Being pregnant has shown me how to love and respect my body in a whole new way. It has shown me how to embrace uncertainty and to see it as an opportunity for something beautiful to happen. It has shown me how to feel a complete sense of selflessness and to feel so deeply for someone I’ve never even met. Being pregnant has been nothing but a gift; a God-sent gift.
I tried writing that above paragraph in a million different ways. I tried to elaborate more and make it longer, but honestly, that is it. Those are my feelings. Everything that has happened during this pregnancy thus far, physically and emotionally, has been a gift. I can’t believe how much my body is capable of every time I look in the mirror. I can’t believe how strongly I feel for this little human that I have yet to meet.
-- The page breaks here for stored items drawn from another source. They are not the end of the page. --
## src/rtl/mult_pkg.sv

```systemverilog
// Shared constants and FSM encoding for the shift-and-add multiplier.
package mult_pkg;
    localparam int WIDTH = 16;
    localparam int CNT_W = 4;
    localparam logic [CNT_W-1:0] LAST_ITER = 4'd15;

    typedef enum logic [1:0] {
        IDLE = 2'b00,
        CALC = 2'b01,
        DONE = 2'b10
    } state_t;
endpackage

```

## src/rtl/shift_add_mult16_if.sv

```systemverilog
// Start/done handshake and operand/product bus between the ALU and the multiplier.
interface shift_add_mult16_if;
    import mult_pkg::*;

    logic               start;
    logic [WIDTH-1:0]   A;
    logic [WIDTH-1:0]   B;
    logic               ready;
    logic               busy;
    logic               done;
    logic [2*WIDTH-1:0] P;

    modport master (output start, A, B, input ready, busy, done, P);
    modport slave  (input start, A, B, output ready, busy, done, P);
endinterface

```

## src/rtl/RCA16.sv

```systemverilog
// 16-bit ripple-carry adder: S = A1 + A2 + in, carry-out on C.
module RCA16 (
    input  logic [15:0] A1,
    input  logic [15:0] A2,
    input  logic        in,
    output logic [15:0] S,
    output logic        C
);
    always_comb begin
        logic c;
        c = in;
        S = '0;
        for (int i = 0; i < 16; i++) begin
            S[i] = A1[i] ^ A2[i] ^ c;
            c    = (A1[i] & A2[i]) | (c & (A1[i] ^ A2[i]));
        end
        C = c;
    end
endmodule

```

## src/rtl/shift_add_mult16.sv

```systemverilog
// Sequential 16x16 unsigned multiplier: one gated partial product per clock,
// accumulated through RCA16 and shifted right into the {ACC,Q} pair.
module shift_add_mult16
    import mult_pkg::*;
#(
    parameter int WIDTH = mult_pkg::WIDTH
) (
    input  logic                clk,
    input  logic                rst_n,
    shift_add_mult16_if.slave   bus
);
    logic [WIDTH-1:0] r_m;
    logic [WIDTH-1:0] r_acc;
    logic [WIDTH-1:0] r_q;
    logic [CNT_W-1:0] r_cnt;
    logic [2*WIDTH-1:0] r_p;
    state_t           r_state;

    logic [WIDTH-1:0] w_addend;
    logic [WIDTH-1:0] w_sum;
    logic             w_cout;

    assign w_addend = r_q[0] ? r_m : '0;

    RCA16 U_ADD (
        .A1 (r_acc),
        .A2 (w_addend),
        .in (1'b0),
        .S  (w_sum),
        .C  (w_cout)
    );

    always_ff @(posedge clk or negedge rst_n) begin
        if (!rst_n) begin
            r_m     <= '0;
            r_acc   <= '0;
            r_q     <= '0;
            r_cnt   <= '0;
            r_p     <= '0;
            r_state <= IDLE;
        end else begin
            case (r_state)
                IDLE: begin
                    if (bus.start) begin
                        r_m     <= bus.A;
                        r_q     <= bus.B;
                        r_acc   <= '0;
                        r_cnt   <= '0;
                        r_state <= CALC;
                    end
                end
                CALC: begin
                    // Carry-out becomes the new ACC MSB, so the 17-bit sum survives the shift.
                    r_acc <= {w_cout, w_sum[WIDTH-1:1]};
                    r_q   <= {w_sum[0], r_q[WIDTH-1:1]};
                    r_cnt <= r_cnt + 1'b1;
                    if (r_cnt == LAST_ITER) begin
                        r_p     <= {w_cout, w_sum, r_q[WIDTH-1:1]};
                        r_state <= DONE;
                    end
                end
                DONE:    r_state <= IDLE;
                default: r_state <= IDLE;
            endcase
        end
    end

    assign bus.ready = (r_state == IDLE);
    assign bus.busy  = (r_state == CALC) || (r_state == DONE);
    assign bus.done  = (r_state == DONE);
    assign bus.P     = r_p;
endmodule

```

## src/flat_wrapper.sv

```systemverilog
// flat-port wrapper written by rule: the top's interface ports become plain ports
module shift_add_mult16_flat import mult_pkg::*;
#(
    parameter int WIDTH = mult_pkg::WIDTH
)
  (clk, rst_n, bus_start, bus_A, bus_B, bus_ready, bus_busy, bus_done, bus_P);
  shift_add_mult16_if bus_i ();
  input  logic clk;
  input  logic rst_n;
  input wire logic [$bits(bus_i.start)-1:0] bus_start;
  input wire logic [$bits(bus_i.A)-1:0] bus_A;
  input wire logic [$bits(bus_i.B)-1:0] bus_B;
  output wire logic [$bits(bus_i.ready)-1:0] bus_ready;
  output wire logic [$bits(bus_i.busy)-1:0] bus_busy;
  output wire logic [$bits(bus_i.done)-1:0] bus_done;
  output wire logic [$bits(bus_i.P)-1:0] bus_P;
  assign bus_i.start = bus_start;
  assign bus_i.A = bus_A;
  assign bus_i.B = bus_B;
  assign bus_ready = bus_i.ready;
  assign bus_busy = bus_i.busy;
  assign bus_done = bus_i.done;
  assign bus_P = bus_i.P;
  shift_add_mult16 #(.WIDTH(WIDTH)) u_core (.clk(clk), .rst_n(rst_n), .bus(bus_i));
endmodule
```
I can’t believe how much comfort and peace I find whenever I feel our little one moving inside. When I first found out I was pregnant, admittedly, I felt excited but I also felt scared. I instantly thought about how much our lives were about to change. I even questioned whether we were ready for all the changes. Silly me.
Now, as I wrap up my second trimester, I can’t help but think about how much better our future is going to be because of the changes. I have a healthy body, a healthy baby, and a husband who lights up every time he thinks about being a dad to our little one. I know I said it before, but I’m going to say it again- pregnancy is a gift and I am grateful.
See you soon our little beach babe.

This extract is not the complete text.